▶ _Prompt_: Search the data for the word "placement" and copy each line that has it.

Items from a data source:

[Start of section]

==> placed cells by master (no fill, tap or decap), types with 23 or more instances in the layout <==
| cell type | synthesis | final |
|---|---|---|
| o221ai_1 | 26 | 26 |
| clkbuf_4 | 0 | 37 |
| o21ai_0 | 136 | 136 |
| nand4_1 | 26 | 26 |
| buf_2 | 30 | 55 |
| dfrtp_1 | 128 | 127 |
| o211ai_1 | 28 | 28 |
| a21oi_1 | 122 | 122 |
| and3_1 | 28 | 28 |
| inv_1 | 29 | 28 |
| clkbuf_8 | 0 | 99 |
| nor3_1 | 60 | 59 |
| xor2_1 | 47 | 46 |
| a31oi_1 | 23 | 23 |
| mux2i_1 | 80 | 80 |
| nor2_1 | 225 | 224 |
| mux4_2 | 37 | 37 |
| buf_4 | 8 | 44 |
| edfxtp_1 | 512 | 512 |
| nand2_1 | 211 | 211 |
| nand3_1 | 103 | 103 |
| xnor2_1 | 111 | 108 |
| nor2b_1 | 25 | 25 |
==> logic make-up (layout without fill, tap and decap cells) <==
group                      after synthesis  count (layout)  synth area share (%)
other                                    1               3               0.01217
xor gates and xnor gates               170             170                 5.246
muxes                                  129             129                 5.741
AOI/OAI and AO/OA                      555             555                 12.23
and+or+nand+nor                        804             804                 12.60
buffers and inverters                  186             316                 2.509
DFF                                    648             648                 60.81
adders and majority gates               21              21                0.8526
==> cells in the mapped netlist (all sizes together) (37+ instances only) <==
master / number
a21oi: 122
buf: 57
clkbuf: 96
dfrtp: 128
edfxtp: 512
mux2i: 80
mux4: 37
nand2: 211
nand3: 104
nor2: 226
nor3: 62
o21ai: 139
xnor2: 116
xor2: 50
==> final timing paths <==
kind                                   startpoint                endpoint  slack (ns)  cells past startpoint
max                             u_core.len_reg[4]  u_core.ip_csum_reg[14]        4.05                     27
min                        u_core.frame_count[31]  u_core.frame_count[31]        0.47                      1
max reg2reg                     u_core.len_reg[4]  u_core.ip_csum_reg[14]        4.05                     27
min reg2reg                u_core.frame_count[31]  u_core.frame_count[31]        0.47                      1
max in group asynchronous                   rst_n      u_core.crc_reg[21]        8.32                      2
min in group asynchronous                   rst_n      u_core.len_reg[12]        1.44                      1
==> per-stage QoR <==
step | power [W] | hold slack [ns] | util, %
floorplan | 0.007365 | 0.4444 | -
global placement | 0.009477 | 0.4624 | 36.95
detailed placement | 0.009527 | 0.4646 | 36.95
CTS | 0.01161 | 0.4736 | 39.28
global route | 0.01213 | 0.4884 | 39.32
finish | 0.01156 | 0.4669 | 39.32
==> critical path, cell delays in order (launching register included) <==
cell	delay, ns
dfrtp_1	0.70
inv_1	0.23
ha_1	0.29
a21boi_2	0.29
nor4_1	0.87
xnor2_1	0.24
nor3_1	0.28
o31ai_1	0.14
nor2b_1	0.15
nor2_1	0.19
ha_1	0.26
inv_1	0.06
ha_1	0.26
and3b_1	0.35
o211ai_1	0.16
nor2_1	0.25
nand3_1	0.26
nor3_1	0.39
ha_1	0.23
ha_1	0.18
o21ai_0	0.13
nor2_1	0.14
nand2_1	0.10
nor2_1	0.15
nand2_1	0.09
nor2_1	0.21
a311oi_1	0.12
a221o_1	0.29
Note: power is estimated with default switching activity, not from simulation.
### src/rtl/io_interface.sv
// rtl/io_interface.sv - memory-mapped UART transmitter and receiver
// Control at 0x80000000, receive data at 0x80000004, transmit data at 0x80000008.
module io_interface #(
   parameter int ClockFreq = 100_000_000,
   parameter int BaudRate  = 115_200
) (
   input  logic        Clock,
   input  logic        Reset,
   input  logic [31:0] rd2,
   input  logic [31:0] Addr,
   input  logic [3:0]  IO_trans,
   input  logic        IO_recv,
   input  logic        FPGA_Sin,
   output logic        FPGA_Sout,
   output logic [31:0] Received
);

   localparam int SymbolEdgeTime = ClockFreq / BaudRate;
   localparam int CntW = $clog2(SymbolEdgeTime);
   localparam logic [CntW-1:0] SymLast  = CntW'(SymbolEdgeTime - 1);
   localparam logic [CntW-1:0] HalfLast = CntW'(SymbolEdgeTime / 2 - 1);

   localparam logic [31:0] ADDR_CTRL = 32'h8000_0000;
   localparam logic [31:0] ADDR_RXD  = 32'h8000_0004;
   localparam logic [31:0] ADDR_TXD  = 32'h8000_0008;

   localparam logic [0:0] TX_IDLE  = 1'b0;
   localparam logic [0:0] TX_SHIFT = 1'b1;

   localparam logic [1:0] RX_IDLE  = 2'd0;
   localparam logic [1:0] RX_START = 2'd1;
   localparam logic [1:0] RX_DATA  = 2'd2;
   localparam logic [1:0] RX_STOP  = 2'd3;

   logic [0:0]      tx_state = TX_IDLE;
   logic [9:0]      tx_shift = 10'h3FF;
   logic [3:0]      tx_bits  = 4'd0;
   logic [CntW-1:0] tx_cnt   = '0;
   logic            tx_ready;
   logic            tx_accept;

   logic [1:0]      rx_state = RX_IDLE;
   logic [CntW-1:0] rx_cnt   = '0;
   logic [2:0]      rx_bits  = 3'd0;
   logic [7:0]      rx_shift = 8'h00;
   logic [7:0]      rx_data  = 8'h00;
   logic            rx_valid = 1'b0;
   logic            rx_done;
   logic            rx_pop;

   logic            sin_meta = 1'b1;
   logic            sin_sync = 1'b1;
   logic            sin_prev = 1'b1;

   logic            unused_ok;
   assign unused_ok = ^{rd2[31:8], IO_trans[3:1]};

   assign tx_ready  = (tx_state == TX_IDLE);
   assign tx_accept = tx_ready && (Addr == ADDR_TXD) && IO_trans[0];
   assign FPGA_Sout = (tx_state == TX_SHIFT) ? tx_shift[0] : 1'b1;

   // Frame is {stop, data[7:0], start}, shifted out LSB first.
   always_ff @(posedge Clock) begin
      if (Reset) begin
         tx_state <= TX_IDLE;
         tx_shift <= 10'h3FF;
         tx_bits  <= 4'd0;
         tx_cnt   <= '0;
      end else begin
         case (tx_state)
            TX_IDLE: begin
               if (tx_accept) begin
                  tx_shift <= {1'b1, rd2[7:0], 1'b0};
                  tx_bits  <= 4'd0;
                  tx_cnt   <= '0;
                  tx_state <= TX_SHIFT;
               end
            end
            default: begin
               if (tx_cnt == SymLast) begin
                  tx_cnt   <= '0;
                  tx_shift <= {1'b1, tx_shift[9:1]};
                  if (tx_bits == 4'd9) tx_state <= TX_IDLE;
                  else                 tx_bits  <= tx_bits + 4'd1;
               end else begin
                  tx_cnt <= tx_cnt + 1'b1;
               end
            end
         endcase
      end
   end

   always_ff @(posedge Clock) begin
      if (Reset) begin
         sin_meta <= 1'b1;
         sin_sync <= 1'b1;
         sin_prev <= 1'b1;
      end else begin
         sin_meta <= FPGA_Sin;
         sin_sync <= sin_meta;
         sin_prev <= sin_sync;
      end
   end

   assign rx_done = (rx_state == RX_STOP) && (rx_cnt == SymLast);
   assign rx_pop  = (Addr == ADDR_RXD) && IO_recv;

   // After the half-symbol start check, every later sample lands mid-bit.
   always_ff @(posedge Clock) begin
      if (Reset) begin
         rx_state <= RX_IDLE;
         rx_cnt   <= '0;
         rx_bits  <= 3'd0;
         rx_shift <= 8'h00;
      end else begin
         case (rx_state)
            RX_IDLE: begin
               rx_cnt <= '0;
               if (sin_prev && !sin_sync) rx_state <= RX_START;
            end
            RX_START: begin
               if (rx_cnt == HalfLast) begin
                  rx_cnt   <= '0;
                  rx_bits  <= 3'd0;
                  rx_state <= sin_sync ? RX_IDLE : RX_DATA;
               end else begin
                  rx_cnt <= rx_cnt + 1'b1;
               end
            end
            RX_DATA: begin
               if (rx_cnt == SymLast) begin
                  rx_cnt   <= '0;
                  rx_shift <= {sin_sync, rx_shift[7:1]};
                  if (rx_bits == 3'd7) rx_state <= RX_STOP;
                  else                 rx_bits  <= rx_bits + 3'd1;
               end else begin
                  rx_cnt <= rx_cnt + 1'b1;
               end
            end
            default: begin
               if (rx_cnt == SymLast) begin
                  rx_cnt   <= '0;
                  rx_state <= RX_IDLE;
               end else begin
                  rx_cnt <= rx_cnt + 1'b1;
               end
            end
         endcase
      end
   end

   // A completing byte takes priority over a pop on the same edge.
   always_ff @(posedge Clock) begin
      if (Reset) begin
         rx_data  <= 8'h00;
         rx_valid <= 1'b0;
      end else if (rx_done) begin
         rx_data  <= rx_shift;
         rx_valid <= 1'b1;
      end else if (rx_pop) begin
         rx_valid <= 1'b0;
      end
   end

   always_comb begin
      Received = 32'h0;
      case (Addr)
         ADDR_CTRL: Received = {30'b0, rx_valid, tx_ready};
         ADDR_RXD:  Received = {24'b0, rx_data};
         default:   Received = 32'h0;
      endcase
   end

endmodule
### src/rtl/fifo_pkg.sv
// fifo_pkg: default FIFO dimensions and a compile-time log2 helper.
package fifo_pkg;
    localparam int DATA_W_DEF = 16;
    localparam int DEPTH_DEF  = 8;
    function automatic int log2(input int n);
        int r;
        r = 0;
        while ((1 << r) < n) r++;
        return r;
    endfunction
endpackage

### src/rtl/fifo_mem.sv
// fifo_mem: storage array with one write port and one registered read port.
module fifo_mem #(
    parameter int DATA_W = 16,
    parameter int DEPTH  = 8,
    parameter int AW     = 3
) (
    input  logic              clk,
    input  logic              resetn,
    input  logic              we,
    input  logic [AW-1:0]     waddr,
    input  logic [DATA_W-1:0] wdata,
    input  logic              re,
    input  logic [AW-1:0]     raddr,
    output logic [DATA_W-1:0] rdata
);
    logic [DATA_W-1:0] mem [DEPTH];
    // Array is never reset so it can map onto a RAM macro.
    always_ff @(posedge clk) begin
        if (we) mem[waddr] <= wdata;
    end
    always_ff @(posedge clk or negedge resetn) begin
        if (!resetn) rdata <= '0;
        else if (re) rdata <= mem[raddr];
    end
endmodule

### src/rtl/param_fifo.sv
// param_fifo: synchronous FIFO with occupancy flags, thresholds and sticky error flags.
module param_fifo
    import fifo_pkg::*;
#(
    parameter int DATA_W = DATA_W_DEF,
    parameter int DEPTH  = DEPTH_DEF,
    localparam int AW    = log2(DEPTH)
) (
    input  logic              clk,
    input  logic              resetn,
    input  logic              wr_enb,
    input  logic [DATA_W-1:0] wr_data,
    input  logic              rd_enb,
    output logic [DATA_W-1:0] rd_data,
    output logic              rd_valid,
    input  logic [AW:0]       af_thresh,
    input  logic [AW:0]       ae_thresh,
    input  logic              clr_err,
    output logic [AW:0]       count,
    output logic              f_full,
    output logic              f_empty,
    output logic              f_almostfull,
    output logic              f_almostempty,
    output logic              f_overrun,
    output logic              f_underrun
);
    localparam logic [AW:0] DEPTH_C = (AW+1)'(DEPTH);
    logic [AW-1:0] wr_ptr, rd_ptr;
    logic          eff_read, eff_write;

    always_comb begin
        f_full        = count == DEPTH_C;
        f_empty       = count == '0;
        f_almostfull  = count >= af_thresh;
        f_almostempty = count <= ae_thresh;
        eff_read      = rd_enb & ~f_empty;
        eff_write     = wr_enb & (~f_full | eff_read);
    end

    // Error flags stay set when a new error coincides with clr_err.
    always_ff @(posedge clk or negedge resetn) begin
        if (!resetn) begin
            wr_ptr     <= '0;
            rd_ptr     <= '0;
            count      <= '0;
            rd_valid   <= 1'b0;
            f_overrun  <= 1'b0;
            f_underrun <= 1'b0;
        end else begin
            wr_ptr     <= wr_ptr + AW'(eff_write);
            rd_ptr     <= rd_ptr + AW'(eff_read);
            count      <= count + (AW+1)'(eff_write) - (AW+1)'(eff_read);
            rd_valid   <= eff_read;
            f_overrun  <= (f_overrun & ~clr_err) | (wr_enb & ~eff_write);
            f_underrun <= (f_underrun & ~clr_err) | (rd_enb & ~eff_read);
        end
    end

    fifo_mem #(.DATA_W(DATA_W), .DEPTH(DEPTH), .AW(AW)) u_mem (
        .clk    (clk),
        .resetn (resetn),
        .we     (eff_write),
        .waddr  (wr_ptr),
        .wdata  (wr_data),
        .re     (eff_read),
        .raddr  (rd_ptr),
        .rdata  (rd_data)
    );
endmodule
===== src/rtl/operand_issue_pkg.sv =====
// operand_issue_pkg: shared widths, register constants and control-bundle layout for the issue stage
package operand_issue_pkg;
  localparam int XLEN = 32;
  localparam int CTRL_W = 16;
  localparam logic [4:0] REG_ZERO = 5'd0;
  localparam int CTRL_UNIT_LSB = 0;
  localparam int CTRL_UNIT_W = 4;
  localparam int CTRL_OP_LSB = 4;
  localparam int CTRL_OP_W = 6;
  localparam int CTRL_FLAGS_LSB = 10;
  localparam int CTRL_FLAGS_W = 6;
  function automatic logic live_reg(input logic [4:0] idx);
    return idx != REG_ZERO;
  endfunction
  function automatic logic [CTRL_UNIT_W-1:0] ctrl_unit(input logic [CTRL_W-1:0] c);
    return c[CTRL_UNIT_LSB +: CTRL_UNIT_W];
  endfunction
  function automatic logic [CTRL_OP_W-1:0] ctrl_op(input logic [CTRL_W-1:0] c);
    return c[CTRL_OP_LSB +: CTRL_OP_W];
  endfunction
  function automatic logic [CTRL_FLAGS_W-1:0] ctrl_flags(input logic [CTRL_W-1:0] c);
    return c[CTRL_FLAGS_LSB +: CTRL_FLAGS_W];
  endfunction
endpackage


===== src/rtl/operand_bypass.sv =====
// operand_bypass: resolves one source operand from x0, same-cycle writebacks or the regfile
module operand_bypass
  import operand_issue_pkg::*;
#(
  parameter int XLEN = operand_issue_pkg::XLEN
) (
  input  logic [4:0]      idx,
  input  logic [XLEN-1:0] rf_data,
  input  logic            rf_valid,
  input  logic [4:0]      wreg0,
  input  logic [4:0]      wreg1,
  input  logic [XLEN-1:0] wdata0,
  input  logic [XLEN-1:0] wdata1,
  input  logic            wen0,
  input  logic            wen1,
  output logic [XLEN-1:0] value,
  output logic            ready
);
  logic hit0, hit1, zero;
  always_comb begin
    zero = !live_reg(idx);
    hit0 = wen0 && wreg0 == idx;
    hit1 = wen1 && wreg1 == idx;
    // port 0 wins over port 1, matching the regfile's last-write order
    value = zero ? '0 : hit0 ? wdata0 : hit1 ? wdata1 : rf_data;
    ready = zero | hit0 | hit1 | rf_valid;
  end
endmodule


===== src/rtl/operand_issue.sv =====
// operand_issue: reads and bypasses operands, stalls on scoreboard hazards, reserves rd
// and registers the instruction into a single output stage for execute.
module operand_issue
  import operand_issue_pkg::*;
#(
  parameter int XLEN = operand_issue_pkg::XLEN,
  parameter int CTRL_W = operand_issue_pkg::CTRL_W
) (
  input  logic              clk,
  input  logic              reset,
  input  logic              dec_valid,
  output logic              dec_ready,
  input  logic [XLEN-1:0]   dec_pc,
  input  logic [4:0]        dec_rs1,
  input  logic [4:0]        dec_rs2,
  input  logic [4:0]        dec_rd,
  input  logic              dec_use_rs1,
  input  logic              dec_use_rs2,
  input  logic              dec_wr_rd,
  input  logic [XLEN-1:0]   dec_imm,
  input  logic [CTRL_W-1:0] dec_ctrl,
  output logic [4:0]        rs1,
  output logic [4:0]        rs2,
  input  logic              rs1_valid,
  input  logic              rs2_valid,
  input  logic [XLEN-1:0]   rs1_data,
  input  logic [XLEN-1:0]   rs2_data,
  output logic [4:0]        rd,
  output logic              reserve,
  input  logic [4:0]        wreg0,
  input  logic [4:0]        wreg1,
  input  logic [XLEN-1:0]   wdata0,
  input  logic [XLEN-1:0]   wdata1,
  input  logic              wen0,
  input  logic              wen1,
  output logic              ex_valid,
  input  logic              ex_ready,
  output logic [XLEN-1:0]   ex_pc,
  output logic [XLEN-1:0]   ex_op1,
  output logic [XLEN-1:0]   ex_op2,
  output logic [XLEN-1:0]   ex_imm,
  output logic [4:0]        ex_rd,
  output logic              ex_wr_rd,
  output logic [CTRL_W-1:0] ex_ctrl,
  output logic [31:0]       stall_count
);
  logic [XLEN-1:0] val1, val2;
  logic rdy1, rdy2, clash, space, issue;
  operand_bypass #(.XLEN(XLEN)) u_src1 (
    .idx(dec_rs1), .rf_data(rs1_data), .rf_valid(rs1_valid),
    .wreg0(wreg0), .wreg1(wreg1), .wdata0(wdata0), .wdata1(wdata1),
    .wen0(wen0), .wen1(wen1), .value(val1), .ready(rdy1)
  );
  operand_bypass #(.XLEN(XLEN)) u_src2 (
    .idx(dec_rs2), .rf_data(rs2_data), .rf_valid(rs2_valid),
    .wreg0(wreg0), .wreg1(wreg1), .wdata0(wdata0), .wdata1(wdata1),
    .wen0(wen0), .wen1(wen1), .value(val2), .ready(rdy2)
  );
  always_comb begin
    rs1 = dec_rs1;
    rs2 = dec_rs2;
    rd = dec_rd;
    // a writeback to rd lands after the reservation and would silently clear it
    clash = dec_wr_rd && live_reg(dec_rd) &&
            ((wen0 && wreg0 == dec_rd) || (wen1 && wreg1 == dec_rd));
    space = !ex_valid || ex_ready;
    dec_ready = space && (!dec_use_rs1 || rdy1) && (!dec_use_rs2 || rdy2) && !clash;
    issue = dec_valid && dec_ready;
    reserve = issue && dec_wr_rd && live_reg(dec_rd) && !reset;
  end
  always_ff @(posedge clk or posedge reset) begin
    if (reset) begin
      ex_valid <= 1'b0;
      ex_pc <= '0;
      ex_op1 <= '0;
      ex_op2 <= '0;
      ex_imm <= '0;
      ex_rd <= '0;
      ex_wr_rd <= 1'b0;
      ex_ctrl <= '0;
    end else if (issue) begin
      ex_valid <= 1'b1;
      ex_pc <= dec_pc;
      ex_op1 <= val1;
      ex_op2 <= val2;
      ex_imm <= dec_imm;
      ex_rd <= dec_rd;
      ex_wr_rd <= dec_wr_rd;
      ex_ctrl <= dec_ctrl;
    end else if (ex_ready) begin
      ex_valid <= 1'b0;
    end
  end
  always_ff @(posedge clk or posedge reset) begin
    if (reset) stall_count <= '0;
    else if (dec_valid && !dec_ready && !(&stall_count)) stall_count <= stall_count + 32'd1;
  end
endmodule


===== config.mk =====
export PLATFORM = sky130hd
export DESIGN_NAME = operand_issue
export DESIGN_NICKNAME = d
export VERILOG_FILES = /design/src/rtl/operand_issue_pkg.sv /design/src/rtl/operand_bypass.sv /design/src/rtl/operand_issue.sv
export SDC_FILE = /design/constraint.sdc
export NUM_CORES = 1
export LEC_CHECK = 0
export ABC_AREA = 1
export CAP_MARGIN = 20
export CORE_AREA = 2 2 171 173
export CTS_CLUSTER_SIZE = 12
export DETAILED_ROUTE_END_ITERATION = 10
export DIE_AREA = 0 0 173 175
export PLACE_DENSITY = 0.69
export SYNTH_ARGS = -nofsm -noshare
export SYNTH_HDL_FRONTEND = slang
export SYNTH_SLANG_ARGS = --single-unit

===== constraint.sdc =====
create_clock -name clk -period 14.3 [get_ports clk]
set_clock_uncertainty 0.05 [all_clocks]
set_input_delay 4.29 -clock clk [delete_from_list [all_inputs] [get_ports clk]]
set_output_delay 4.29 -clock clk [all_outputs]
set_load 0.01 [all_outputs]

# Word level (Yosys, flattened, before mapping)
# Index checks and enable logic that the tools add are counted.
dict set report totals {
  register_bits 183
}
dict set report op_classes {
  addsub 1
  mux 8
  eq_ne 6
  n_bitwise 6
  n_reduce_logical 35
}
# cell count
set ops {}
lappend ops {{$mux 32} 6}
lappend ops {{$add 32x1->32 const B} 1}
lappend ops {{$reduce_and 32->1} 1}
lappend ops {{$eq 5x5->1} 6}
lappend ops {{$logic_and 1x1->1} 17}
lappend ops {{$reduce_bool 5->1} 3}
lappend ops {{$logic_not 1->1} 9}
lappend ops {{$or 1x1->1} 6}
lappend ops {{$logic_or 1x1->1} 4}
lappend ops {{$mux 1} 2}
lappend ops {{$reduce_bool 2->1} 1}

# Depth between registers and ports, before layout
# Gate-level depths: netlist (run 1).
dict set report logic_depth {
  word_depth 13
  ltp_mapped 14
  depth_no_buf 12
}

# Cells and area by module
# Synthesis (run 1) repeated with hierarchy kept, for this count alone.
dict set report unflattened {
  hier_cells 1661
  hier_area_um2 11204.5
}
# mod n_inst cells_each area_each_um2
set modules_own_cells {}
lappend modules_own_cells {operand_issue 1 1057 8441.8}
lappend modules_own_cells {operand_bypass 2 302 1381.3}

# Least setup slack after synthesis (run 1)
# No wires, ideal clock.
dict set report synth_timing {
  kind {input -> output}
  start {input port dec_rd[2]}
  end {output port reserve}
  path_stages 11
  n_path_buf 2
  setup_slack_ns 4.514
  t_arrival_ns 5.446
  cell_sequence {nor3_1 -> nand3_1 -> nand2_1 -> inv_1 -> nand2_1 -> nand2_1 -> nor2_2 -> nand2_2 -> buf_4 -> buf_4 -> nor3_2}
}
dict set report synth_between {
  elab_chain_cells 10
  word_cells_on_any_way 14
}
# item line_no
set synth_rtl {}
lappend synth_rtl {{from (decl)} operand_issue.sv:16} ;# input logic [4:0] dec_rd,
lappend synth_rtl {{$eq 5x5->1} operand_issue.sv:65} ;# ((wen0 && wreg0 == dec_rd) || (wen1 && wreg1 == dec_rd));
lappend synth_rtl {{$logic_and 1x1->1} operand_issue.sv:65}
lappend synth_rtl {{$logic_or 1x1->1} operand_issue.sv:65}
lappend synth_rtl {{$logic_and 1x1->1} operand_issue.sv:64} ;# clash = dec_wr_rd && live_reg(dec_rd) &&
lappend synth_rtl {{$logic_not 1->1} operand_issue.sv:67} ;# dec_ready = space && (!dec_use_rs1 || rdy1) && (!dec_use_rs2 || rdy2) && !clash;
lappend synth_rtl {{$logic_and 1x1->1} operand_issue.sv:67}
lappend synth_rtl {{$logic_and 1x1->1} operand_issue.sv:68} ;# issue = dec_valid && dec_ready;
lappend synth_rtl {{$logic_and 1x1->1} operand_issue.sv:69} ;# reserve = issue && dec_wr_rd && live_reg(dec_rd) && !reset;
lappend synth_rtl {{$logic_and 1x1->1 * (2 in series)} operand_issue.sv:69}
lappend synth_rtl {{to (decl)} operand_issue.sv:29} ;# output logic reserve,
# Mark *: on every way between the ends. The rest lies on a longest branch, timed or not.

# Worst setup path in the final report (run 1)
dict set report layout_timing {
  start {input port dec_rs2[3]}
  end {output port dec_ready}
}
dict set report layout_between {
  elab_chain_cells 8
  word_cells_on_any_way 12
}
# item line_no
set layout_rtl {}
lappend layout_rtl {{from (decl)} operand_issue.sv:15} ;# input logic [4:0] dec_rs2,
lappend layout_rtl {{$eq 5x5->1 / $reduce_bool 5->1 (equally long branches)} {operand_bypass.sv:22, operand_issue_pkg.sv:13}}
lappend layout_rtl {{$logic_and 1x1->1 / $logic_not 1->1 (equally long branches)} {operand_bypass.sv:22, operand_bypass.sv:21}}
lappend layout_rtl {{$or 1x1->1} operand_bypass.sv:26} ;# ready = zero | hit0 | hit1 | rf_valid;
lappend layout_rtl {{$or 1x1->1 * (2 in series)} operand_bypass.sv:26}
lappend layout_rtl {{$logic_or 1x1->1 *} operand_issue.sv:67}
lappend layout_rtl {{$logic_and 1x1->1 * (2 in series)} operand_issue.sv:67}
lappend layout_rtl {{to (decl)} operand_issue.sv:12} ;# output logic dec_ready,
# Marked as above.
## src/rtl/reg_scoreboard.sv

```systemverilog
// Per-register scoreboard for the in-order RV64 ID stage: tracks in-flight destinations
// with a forwardability countdown and a pending-writer count, and makes the stall/issue call.
module reg_scoreboard #(
    parameter int REG_ADDR_WIDTH = 5,
    parameter int NUM_REGS       = 32,
    parameter int LAT_W          = 3,
    parameter int PEND_W         = 2,
    parameter int PERF_W         = 16
) (
    input  logic                      clk,
    input  logic                      rst,
    input  logic                      id_valid,
    input  logic [REG_ADDR_WIDTH-1:0] id_rs1,
    input  logic                      id_rs1_used,
    input  logic [REG_ADDR_WIDTH-1:0] id_rs2,
    input  logic                      id_rs2_used,
    input  logic [REG_ADDR_WIDTH-1:0] id_rd,
    input  logic                      id_rd_we,
    input  logic [LAT_W-1:0]          id_lat,
    input  logic                      hold,
    input  logic                      flush,
    input  logic                      wb_valid,
    input  logic [REG_ADDR_WIDTH-1:0] wb_rd,
    output logic                      stall,
    output logic                      issue,
    output logic [NUM_REGS-1:0]       busy_vec,
    output logic [PERF_W-1:0]         stall_cycles
);

    logic [LAT_W-1:0]  cnt  [NUM_REGS];
    logic [PEND_W-1:0] pend [NUM_REGS];

    logic [LAT_W-1:0]    eff_lat;
    logic                raw_rs1;
    logic                raw_rs2;
    logic                waw;
    logic                do_wr;
    logic                wb_ok;
    logic [NUM_REGS-1:0] iss_hit;
    logic [NUM_REGS-1:0] wb_hit;

    function automatic logic [PERF_W-1:0] sat_inc(input logic [PERF_W-1:0] v);
        return (&v) ? v : v + 1'b1;
    endfunction

    // Hazard detection and issue decision are purely combinational on current state.
    always_comb begin
        eff_lat = (id_lat == '0) ? LAT_W'(1) : id_lat;
        raw_rs1 = id_rs1_used && (id_rs1 != '0) && (cnt[id_rs1] != '0);
        raw_rs2 = id_rs2_used && (id_rs2 != '0) && (cnt[id_rs2] != '0);
        waw     = id_rd_we && (id_rd != '0) &&
                  ((cnt[id_rd] >= eff_lat) || (pend[id_rd] == '1));
        stall   = id_valid && !flush && (raw_rs1 || raw_rs2 || waw);
        issue   = id_valid && !flush && !hold && !stall;
        do_wr   = issue && id_rd_we && (id_rd != '0);
        wb_ok   = wb_valid && (wb_rd != '0) && (pend[wb_rd] != '0);
    end

    always_comb begin
        iss_hit  = '0;
        wb_hit   = '0;
        busy_vec = '0;
        for (int i = 1; i < NUM_REGS; i++) begin
            iss_hit[i]  = do_wr && (id_rd == REG_ADDR_WIDTH'(i));
            wb_hit[i]   = wb_ok && (wb_rd == REG_ADDR_WIDTH'(i));
            busy_vec[i] = (pend[i] != '0);
        end
    end

    // Register 0 is never written after reset, so it can never look busy or hazardous.
    always_ff @(posedge clk) begin
        if (rst) begin
            for (int i = 0; i < NUM_REGS; i++) begin
                cnt[i]  <= '0;
                pend[i] <= '0;
            end
            stall_cycles <= '0;
        end else begin
            if (!hold) begin
                for (int i = 1; i < NUM_REGS; i++) begin
                    if (iss_hit[i]) begin
                        cnt[i] <= eff_lat - LAT_W'(1);
                    end else if (cnt[i] != '0) begin
                        cnt[i] <= cnt[i] - LAT_W'(1);
                    end
                end
                if (stall) begin
                    stall_cycles <= sat_inc(stall_cycles);
                end
            end
            // Writeback is older than any backend stall, so it retires even under hold.
            for (int i = 1; i < NUM_REGS; i++) begin
                if (iss_hit[i] && !wb_hit[i]) begin
                    pend[i] <= pend[i] + PEND_W'(1);
                end else if (wb_hit[i] && !iss_hit[i]) begin
                    pend[i] <= pend[i] - PEND_W'(1);
                end
            end
        end
    end

    a_wb_pending: assert property (@(posedge clk) disable iff (rst)
        (wb_valid && (wb_rd != '0)) |-> (pend[wb_rd] != '0));

endmodule

```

[End of section]

▶ _Response to this exercise_:
global placement | 0.009477 | 0.4624 | 36.95
detailed placement | 0.009527 | 0.4646 | 36.95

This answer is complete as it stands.